RecordReader中的我的代码如下:

public void initialize(InputSplit split, TaskAttemptContext context) throws IOException, InterruptedException {
        ShapeParseUtil.initializeGeometryFactory();
        FileSplit fileSplit = (FileSplit)split;
        long start = fileSplit.getStart();
        long end = start + fileSplit.getLength();
        int len = (int)fileSplit.getLength();
        Path filePath = fileSplit.getPath();
        FileSystem fileSys = filePath.getFileSystem(context.getConfiguration());
        FSDataInputStream inputStreamFS = fileSys.open(filePath);
        //byte[] wholeStream = new byte[len];
        inputStream = new DataInputStream(inputStreamFS);
        //IOUtils.readFully(inputStream, wholeStream, 0, len);
        //inputStream = new DataInputStream(new ByteArrayInputStream(wholeStream));
        ShapeParseUtil.parseShapeFileHead(inputStream);
    }

以下是我设置FileInputFormat

的方法
public class ShapeInputFormat extends FileInputFormat<ShapeKey, BytesWritable> {
    public RecordReader<ShapeKey, BytesWritable> createRecordReader(InputSplit split, TaskAttemptContext context) throws IOException, InterruptedException {
        return new ShapeFileReader(split, context);
    }

    @Override
    protected boolean isSplitable(JobContext context, Path filename) {
        return false;
    }
}

当我使用IOUtils.readFully进行测试时,我得到的整个字节数组都很好。
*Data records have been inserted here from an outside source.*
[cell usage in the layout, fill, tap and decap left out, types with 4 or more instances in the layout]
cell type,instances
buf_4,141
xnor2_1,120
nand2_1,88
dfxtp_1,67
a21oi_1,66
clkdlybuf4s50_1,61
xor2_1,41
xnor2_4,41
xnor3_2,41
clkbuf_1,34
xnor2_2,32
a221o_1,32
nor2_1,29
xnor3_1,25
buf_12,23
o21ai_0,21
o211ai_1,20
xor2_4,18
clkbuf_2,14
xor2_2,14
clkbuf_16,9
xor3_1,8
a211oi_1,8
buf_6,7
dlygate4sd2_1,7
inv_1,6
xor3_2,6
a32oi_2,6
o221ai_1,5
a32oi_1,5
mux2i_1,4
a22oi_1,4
`config.mk`:
```
export PLATFORM = sky130hd
export DESIGN_NAME = seq_event_display
export DESIGN_NICKNAME = d
export VERILOG_FILES = /design/src/rtl/seq_event_display_pkg.sv /design/src/rtl/seq_event_display_seg7_hex_decode.sv /design/src/rtl/seq_event_display.sv
export SDC_FILE = /design/constraint.sdc
export NUM_CORES = 1
export LEC_CHECK = 0
export CORE_UTILIZATION = 50
export CTS_BUF_LIST = sky130_fd_sc_hd__clkbuf_8
export DETAILED_ROUTE_END_ITERATION = 10
export GPL_ROUTABILITY_DRIVEN = 0
export PLACE_DENSITY_LB_ADDON = 0.2
export SLEW_MARGIN = 20
export SYNTH_ARGS = -nofsm -noshare
export SYNTH_HDL_FRONTEND = slang
export SYNTH_SLANG_ARGS = --single-unit
```
`constraint.sdc`:
```
create_clock -name clk -period 2.5 [get_ports clk]
set_input_delay 0.25 -clock clk [delete_from_list [all_inputs] [get_ports clk]]
set_output_delay 0.25 -clock clk [all_outputs]
set_load 0.005 [all_outputs]
```
### config.mk
export PLATFORM = sky130hd
export DESIGN_NAME = lsu_ctrl
export DESIGN_NICKNAME = d
export VERILOG_FILES = /design/src/rtl/lsu_ctrl_pkg.sv /design/src/rtl/lsu_extend.sv /design/src/rtl/lsu_ctrl.sv
export SDC_FILE = /design/constraint.sdc
export NUM_CORES = 1
export LEC_CHECK = 0
export ABC_AREA = 0
export CAP_MARGIN = 40
export CORE_UTILIZATION = 35
export DETAILED_ROUTE_END_ITERATION = 8
export GPL_ROUTABILITY_DRIVEN = 0
export PLACE_DENSITY = 0.75
export SLEW_MARGIN = 30
export SYNTH_ARGS = -nofsm -noshare
export SYNTH_HDL_FRONTEND = slang
export SYNTH_SLANG_ARGS = --single-unit
### constraint.sdc
create_clock -name clk -period 2.3 [get_ports clk]
set_clock_uncertainty 0.05 [all_clocks]
set_input_delay 0.23 -clock clk [delete_from_list [all_inputs] [get_ports clk]]
set_output_delay 0.23 -clock clk [all_outputs]
set_load 0.03 [all_outputs]
==> src/rtl/descriptor_beat_packer.sv <==
// Packs signed int8 descriptor elements into 8-lane, 64-bit AXI-Stream beats.
// Short descriptors are zero-padded to DESC_LEN; framing errors raise sticky flags.
module descriptor_beat_packer #(
  parameter int DESC_LEN = 256
) (
  input  logic        clk,
  input  logic        rstn,
  input  logic [7:0]  s_axis_elem_tdata,
  input  logic        s_axis_elem_tvalid,
  input  logic        s_axis_elem_tlast,
  output logic        s_axis_elem_tready,
  output logic [63:0] m_axis_raw_tdata,
  output logic        m_axis_raw_tvalid,
  output logic        m_axis_raw_tlast,
  input  logic        m_axis_raw_tready,
  output logic        err_short,
  output logic        err_long,
  output logic [15:0] desc_count
);

  // state | meaning
  // FILL  | accepting elements into the pack register
  // PAD   | descriptor ended early; emitting zero beats up to the final beat

  localparam int BEATS = DESC_LEN / 8;
  localparam int BW = (BEATS > 1) ? $clog2(BEATS) : 1;
  localparam logic [BW-1:0] LAST_BEAT = BW'(BEATS - 1);

  typedef enum logic {
    FILL = 1'b0,
    PAD  = 1'b1
  } state_e;

  state_e        state_q, state_d;
  logic [2:0]    lane_q, lane_d;
  logic [BW-1:0] beat_q, beat_d;
  logic [55:0]   pack_q, pack_d;
  logic          out_valid_q, out_valid_d;
  logic [63:0]   out_data_q, out_data_d;
  logic          out_last_q, out_last_d;
  logic          err_short_q, err_short_d;
  logic          err_long_q, err_long_d;
  logic [15:0]   count_q, count_d;

  logic          slot_free;
  logic          beat_done;
  logic          last_beat;
  logic          accept;
  logic          m_hs;
  logic [63:0]   new_beat;

  assign slot_free = !out_valid_q || m_axis_raw_tready;
  assign beat_done = (lane_q == 3'd7) || s_axis_elem_tlast;
  assign last_beat = (beat_q == LAST_BEAT);
  assign accept    = s_axis_elem_tvalid && s_axis_elem_tready;
  assign m_hs      = out_valid_q && m_axis_raw_tready;

  always_ff @(posedge clk) begin
    if (!rstn) begin
      state_q <= FILL;
    end else begin
      state_q <= state_d;
    end
  end

  always_comb begin
    state_d = state_q;
    case (state_q)
      FILL: begin
        if (accept && beat_done && !last_beat && s_axis_elem_tlast) begin
          state_d = PAD;
        end
      end
      PAD: begin
        if (slot_free && last_beat) begin
          state_d = FILL;
        end
      end
      default: state_d = FILL;
    endcase
  end

  // Only beat-completing elements need the output slot, so ready is gated on it
  // combinationally and other elements never stall.
  always_comb begin
    s_axis_elem_tready = rstn && (state_q == FILL) && (slot_free || !beat_done);
  end

  always_comb begin
    new_beat = '0;
    for (int i = 0; i < 7; i++) begin
      if (3'(i) < lane_q) begin
        new_beat[i*8 +: 8] = pack_q[i*8 +: 8];
      end
    end
    for (int i = 0; i < 8; i++) begin
      if (3'(i) == lane_q) begin
        new_beat[i*8 +: 8] = s_axis_elem_tdata;
      end
    end
  end

  always_comb begin
    lane_d      = lane_q;
    beat_d      = beat_q;
    pack_d      = pack_q;
    out_valid_d = out_valid_q && !m_axis_raw_tready;
    out_data_d  = out_data_q;
    out_last_d  = out_last_q;
    err_short_d = err_short_q;
    err_long_d  = err_long_q;
    count_d     = count_q;

    if (m_hs && out_last_q) begin
      count_d = count_q + 16'd1;
    end

    if (accept && !beat_done) begin
      for (int i = 0; i < 7; i++) begin
        if (3'(i) == lane_q) begin
          pack_d[i*8 +: 8] = s_axis_elem_tdata;
        end
      end
      lane_d = lane_q + 3'd1;
    end else if (accept) begin
      out_valid_d = 1'b1;
      out_data_d  = new_beat;
      out_last_d  = last_beat;
      lane_d      = 3'd0;
      if (last_beat) begin
        beat_d = '0;
        if (!s_axis_elem_tlast) begin
          err_long_d = 1'b1;
        end
      end else begin
        beat_d = beat_q + 1'b1;
        if (s_axis_elem_tlast) begin
          err_short_d = 1'b1;
        end
      end
    end else if (state_q == PAD && slot_free) begin
      out_valid_d = 1'b1;
      out_data_d  = '0;
      out_last_d  = last_beat;
      beat_d      = last_beat ? '0 : beat_q + 1'b1;
    end
  end

  always_ff @(posedge clk) begin
    if (!rstn) begin
      lane_q      <= '0;
      beat_q      <= '0;
      pack_q      <= '0;
      out_valid_q <= 1'b0;
      out_data_q  <= '0;
      out_last_q  <= 1'b0;
      err_short_q <= 1'b0;
      err_long_q  <= 1'b0;
      count_q     <= '0;
    end else begin
      lane_q      <= lane_d;
      beat_q      <= beat_d;
      pack_q      <= pack_d;
      out_valid_q <= out_valid_d;
      out_data_q  <= out_data_d;
      out_last_q  <= out_last_d;
      err_short_q <= err_short_d;
      err_long_q  <= err_long_d;
      count_q     <= count_d;
    end
  end

  assign m_axis_raw_tdata  = out_data_q;
  assign m_axis_raw_tvalid = out_valid_q;
  assign m_axis_raw_tlast  = out_last_q;
  assign err_short         = err_short_q;
  assign err_long          = err_long_q;
  assign desc_count        = count_q;

endmodule

==> config.mk <==
export PLATFORM = sky130hd
export DESIGN_NAME = descriptor_beat_packer
export DESIGN_NICKNAME = d
export VERILOG_FILES = /design/src/rtl/descriptor_beat_packer.sv
export SDC_FILE = /design/constraint.sdc
export NUM_CORES = 1
export LEC_CHECK = 0
export CAP_MARGIN = 20
export CORE_ASPECT_RATIO = 0.7
export CORE_MARGIN = 5
export CORE_UTILIZATION = 45
export CTS_BUF_LIST = sky130_fd_sc_hd__clkbuf_8
export CTS_CLUSTER_DIAMETER = 120
export DETAILED_ROUTE_END_ITERATION = 7
export HOLD_SLACK_MARGIN = 0.05
export PLACE_DENSITY = 0.71
export SLEW_MARGIN = 20
export SYNTH_ARGS = -nofsm -noshare
export SYNTH_HDL_FRONTEND = slang
export SYNTH_SLANG_ARGS = --single-unit
export TNS_END_PERCENT = 5
==> constraint.sdc <==
create_clock -name clk -period 2.8 [get_ports clk]
set_input_delay 0.56 -clock clk [delete_from_list [all_inputs] [get_ports clk]]
set_output_delay 0.56 -clock clk [all_outputs]
set_load 0.01 [all_outputs]
==> results of run 1 <==
[metrics by stage]
stage,std cells,setup slack (ps),utilization,hold WS (ps)
finish,951,151.6,0.5666,460.6
global route,951,27.01,0.5666,481.6
CTS,951,144.1,0.5663,465.6
detailed placement,919,131.2,0.5370,449.1
global placement,919,188.1,0.5370,447.9
floorplan,664,642.0,-,453.5
[cell families after synthesis]
| group | after synthesis | share of synthesized area |
|---|---|---|
| simple gates | 213 | 0.1703 |
| compound gates | 167 | 0.1850 |
| flops | 149 | 0.4794 |
| buf+inv | 61 | 0.04504 |
| mux | 59 | 0.09491 |
| xor+xnor | 8 | 0.01126 |
| fa+ha+maj | 7 | 0.01408 |
[worst max path at each step]
stage	startpoint	endpoint	slack (ps)	cells past startpoint
after floorplan	lane_q[0]$_SDFFE_PN0P_	m_axis_raw_tdata[16]$_SDFFE_PN0P_	640	10
after global placement	m_axis_raw_tready	s_axis_elem_tready	190	4
after detailed placement	s_axis_elem_tlast	s_axis_elem_tready	130	4
after CTS	lane_q[0]$_SDFFE_PN0P_	s_axis_elem_tready	140	5
after global routing	lane_q[0]$_SDFFE_PN0P_	s_axis_elem_tready	30	5
final	lane_q[0]$_SDFFE_PN0P_	s_axis_elem_tready	150	5
[state kept, by name (all words and copies together), names as in the netlist]
| name | count |
|---|---|
| lane_q | 3 |
| desc_count | 16 |
| state_q | 1 |
| m_axis_raw_tlast | 1 |
| err_long | 1 |
| m_axis_raw_tdata | 64 |
| beat_q | 5 |
| err_short | 1 |
| m_axis_raw_tvalid | 1 |
| pack_q | 56 |
[cell type report]
type / instances / area, um^2 / share of cell area
flip-flops and latches: 149 / 2983 / 0.3832
multi-input cells: 454 / 2970 / 0.3816
clock inverters: 15 / 170.2 / 0.02186
clock buffers: 17 / 234.0 / 0.03006
repair buffers: 122 / 1174 / 0.1508
well taps: 190 / 237.7 / 0.03054
inverters: 4 / 15.01 / 0.001929
[routing by layer]
metal / vias up / track usage / wire length, um
met5: - / 0 / 0
met4: 0 / 0.05809 / 215
met3: 20 / 0.05656 / 1269
met2: 209 / 0.3198 / 7541
met1: 2618 / 0.2986 / 7943
li1: 2563 / - / -
[power by group through the flow]
| stage | registers (mW) | clock network [mW] | logic (mW) |
|---|---|---|---|
| 6_report | 2.15 | 1.71 | 0.265 |
| 5_1_grt | 2.15 | 1.84 | 0.288 |
| 4_1_cts | 2.15 | 1.74 | 0.263 |
| 3_5_place_dp | 2.20 | 0 | 0.263 |
| 3_3_place_gp | 2.20 | 0 | 0.256 |
| 2_1_floorplan | 2.20 | 0 | 0.152 |
[cell usage in the layout (no fill, tap or decap), types with 5 or more instances in the layout]
| cell type | Yosys | final |
|---|---|---|
| sky130_fd_sc_hd__nor2_1 | 101 | 101 |
| sky130_fd_sc_hd__nand3_1 | 22 | 22 |
| sky130_fd_sc_hd__inv_6 | 0 | 5 |
| sky130_fd_sc_hd__nand2_1 | 33 | 33 |
| sky130_fd_sc_hd__ha_1 | 7 | 7 |
| sky130_fd_sc_hd__mux2i_1 | 59 | 59 |
| sky130_fd_sc_hd__or3_1 | 10 | 10 |
| sky130_fd_sc_hd__a22o_1 | 9 | 9 |
| sky130_fd_sc_hd__o21ai_1 | 23 | 22 |
| sky130_fd_sc_hd__a22oi_1 | 51 | 51 |
| sky130_fd_sc_hd__buf_4 | 5 | 23 |
| sky130_fd_sc_hd__clkbuf_8 | 0 | 17 |
| sky130_fd_sc_hd__o21a_1 | 7 | 7 |
| sky130_fd_sc_hd__xor2_1 | 5 | 5 |
| sky130_fd_sc_hd__dfxtp_1 | 149 | 149 |
| sky130_fd_sc_hd__o21ai_0 | 12 | 12 |
| sky130_fd_sc_hd__a21oi_1 | 18 | 18 |
| sky130_fd_sc_hd__a31oi_1 | 10 | 10 |
| sky130_fd_sc_hd__clkdlybuf4s50_1 | 0 | 96 |
| sky130_fd_sc_hd__o2bb2ai_1 | 19 | 19 |
| sky130_fd_sc_hd__and3_1 | 8 | 8 |
[critical path, stage by stage (launching register included)]
cell                            delay (ps)
sky130_fd_sc_hd__dfxtp_1               320
sky130_fd_sc_hd__ha_1                  190
sky130_fd_sc_hd__ha_1                  250
sky130_fd_sc_hd__or2_1                 270
sky130_fd_sc_hd__a211oi_1              290
sky130_fd_sc_hd__dlygate4sd2_1         310
[repair_timing]
item | in CTS | in global routing
hold buffers | 0 | 0
setup endpoints to repair | 1 | 0
resized for setup | 1 | 0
但是在使用DataInputStream时,流程出错了。所以我相信hdfs上的文件仍然是集成的。由于我的文件只有560kb,现在hdfs上只有一个文件。我认为它不能分配给多个块。

我是新手,所以也许这是一个天真的问题,非常感谢谁可以教我这个。

1 个答案:

答案 0 :(得分:0)

在读取每个记录中的字节数组时,我通过将read()更改为readFully()来自行解决。我仍然有点困惑,因为我得到的available()完全等于split的大小。但是如果我调用inputStream.read(),它就无法读取我指定的长度。